Cada vez alcanza para menos: mexicanos necesitan más dinero que hace un año para cubrir lo básico

El costo de la vida continúa en ascenso y el dinero rinde cada vez menos. En enero de 2026, los hogares mexicanos requieren mayores ingresos que hace un año para adquirir exactamente los mismos alimentos, transporte y servicios esenciales, de acuerdo con el más reciente informe sobre Líneas de Pobreza del Instituto Nacional de Estadística y Geografía (INEGI).

El reporte confirma una percepción generalizada entre la población: aunque la inflación se mantiene moderada en términos generales, los productos indispensables —especialmente los alimentos— se han encarecido por encima del promedio.

Alimentos suben más que la inflación general

Según el organismo, la inflación anual se ubicó en 3.8 por ciento; sin embargo, la canasta alimentaria registró aumentos diferenciados:

  • Zonas rurales: incremento de 3.8 %
  • Zonas urbanas: incremento de 5.1 %

Esto significa que en las ciudades los alimentos subieron considerablemente más que el nivel general de precios, impactando de forma directa el presupuesto de las familias.

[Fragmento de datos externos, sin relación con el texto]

$ cat src/rtl/reg_status_ctrl.sv
// reg_status_ctrl: register status tracking with issue/commit handshakes, commit forwarding and a registered write port
module reg_status_ctrl
  import reg_status_ctrl_pkg::*;
#(
  parameter int REG_NUM = DEF_REG_NUM,
  parameter int ROB_ID_W = DEF_ROB_ID_W,
  parameter int DATA_W = DEF_DATA_W
) (
  input  logic                clk,
  input  logic                rst,
  input  logic                rdy,
  input  logic                iss_valid,
  output logic                iss_ready,
  input  logic [4:0]          iss_rd,
  input  logic [ROB_ID_W-1:0] iss_rob_id,
  input  logic                cmt_valid,
  input  logic [4:0]          cmt_rd,
  input  logic [ROB_ID_W-1:0] cmt_rob_id,
  input  logic [DATA_W-1:0]   cmt_data,
  input  logic                flush,
  input  logic [4:0]          rs1_idx,
  output logic                rs1_busy,
  output logic [ROB_ID_W-1:0] rs1_tag,
  output logic                rs1_fwd,
  output logic [DATA_W-1:0]   rs1_fwd_data,
  input  logic [4:0]          rs2_idx,
  output logic                rs2_busy,
  output logic [ROB_ID_W-1:0] rs2_tag,
  output logic                rs2_fwd,
  output logic [DATA_W-1:0]   rs2_fwd_data,
  output logic                wr_en,
  output logic [4:0]          wr_idx,
  output logic [DATA_W-1:0]   wr_data,
  output logic [5:0]          busy_cnt
);
  state_e state, state_nx;
  logic [REG_NUM-1:0] busy;
  logic [ROB_ID_W-1:0] tag [REG_NUM];
  always_ff @(posedge clk or negedge rst) begin
    if (!rst) state <= RUN;
    else state <= state_nx;
  end
  always_comb state_nx = rdy ? (flush ? FLUSH : RUN) : state;
  always_comb iss_ready = rst && rdy && state == RUN && !flush;
  reg_tag_table #(.REG_NUM(REG_NUM), .ROB_ID_W(ROB_ID_W)) u_table (
    .clk(clk), .rst(rst), .rdy(rdy), .flush(flush),
    .iss_we(iss_valid && iss_ready), .iss_rd(iss_rd), .iss_rob_id(iss_rob_id),
    .cmt_valid(cmt_valid), .cmt_rd(cmt_rd), .cmt_rob_id(cmt_rob_id),
    .busy(busy), .tag(tag), .busy_cnt(busy_cnt)
  );
  // a matching commit this cycle resolves the source without waiting for the write
  always_comb begin
    rs1_fwd = cmt_valid && cmt_rd == rs1_idx && busy[rs1_idx] && tag[rs1_idx] == cmt_rob_id;
    rs2_fwd = cmt_valid && cmt_rd == rs2_idx && busy[rs2_idx] && tag[rs2_idx] == cmt_rob_id;
    rs1_busy = busy[rs1_idx] && !rs1_fwd;
    rs2_busy = busy[rs2_idx] && !rs2_fwd;
    rs1_tag = tag[rs1_idx];
    rs2_tag = tag[rs2_idx];
    rs1_fwd_data = rs1_fwd ? cmt_data : '0;
    rs2_fwd_data = rs2_fwd ? cmt_data : '0;
  end
  always_ff @(posedge clk or negedge rst) begin
    if (!rst) begin
      wr_en <= 1'b0;
      wr_idx <= '0;
      wr_data <= '0;
    end else begin
      wr_en <= rdy && cmt_valid && cmt_rd != 5'd0;
      if (rdy && cmt_valid) begin
        wr_idx <= cmt_rd;
        wr_data <= cmt_data;
      end
    end
  end
endmodule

Especialistas señalan que este fenómeno golpea con mayor fuerza a los sectores de ingresos medios y bajos, cuyo gasto se concentra en comida y servicios básicos.

Menor poder adquisitivo

En términos reales, una persona necesita hoy más dinero para comprar lo mismo que hace doce meses. Si los salarios no crecieron al mismo ritmo —o por encima— del encarecimiento de la canasta básica, el resultado inmediato es una pérdida del poder de compra.

Esto se traduce en ajustes cotidianos dentro de los hogares: reducción en la cantidad o calidad de alimentos, aplazamiento de gastos, eliminación de actividades recreativas o incremento del endeudamiento familiar.

Umbral de pobreza sigue al alza

El informe también advierte que la línea de ingreso necesaria para no caer en pobreza continúa aumentando mes con mes, reflejo del encarecimiento sostenido del costo de vida.

En otras palabras, incluso quienes mantienen ingresos estables pueden acercarse gradualmente a condiciones de vulnerabilidad si sus percepciones no se actualizan conforme a los precios.

Presión constante sobre las familias

La tendencia confirma que la estabilidad económica depende cada vez más de incrementos salariales continuos o de ingresos adicionales. Sin ellos, el deterioro del poder adquisitivo se vuelve inevitable.

Para millones de mexicanos, el desafío no es únicamente generar ingresos, sino lograr que esos recursos alcancen para cubrir lo esencial en un entorno donde los precios avanzan más rápido que la capacidad de compra.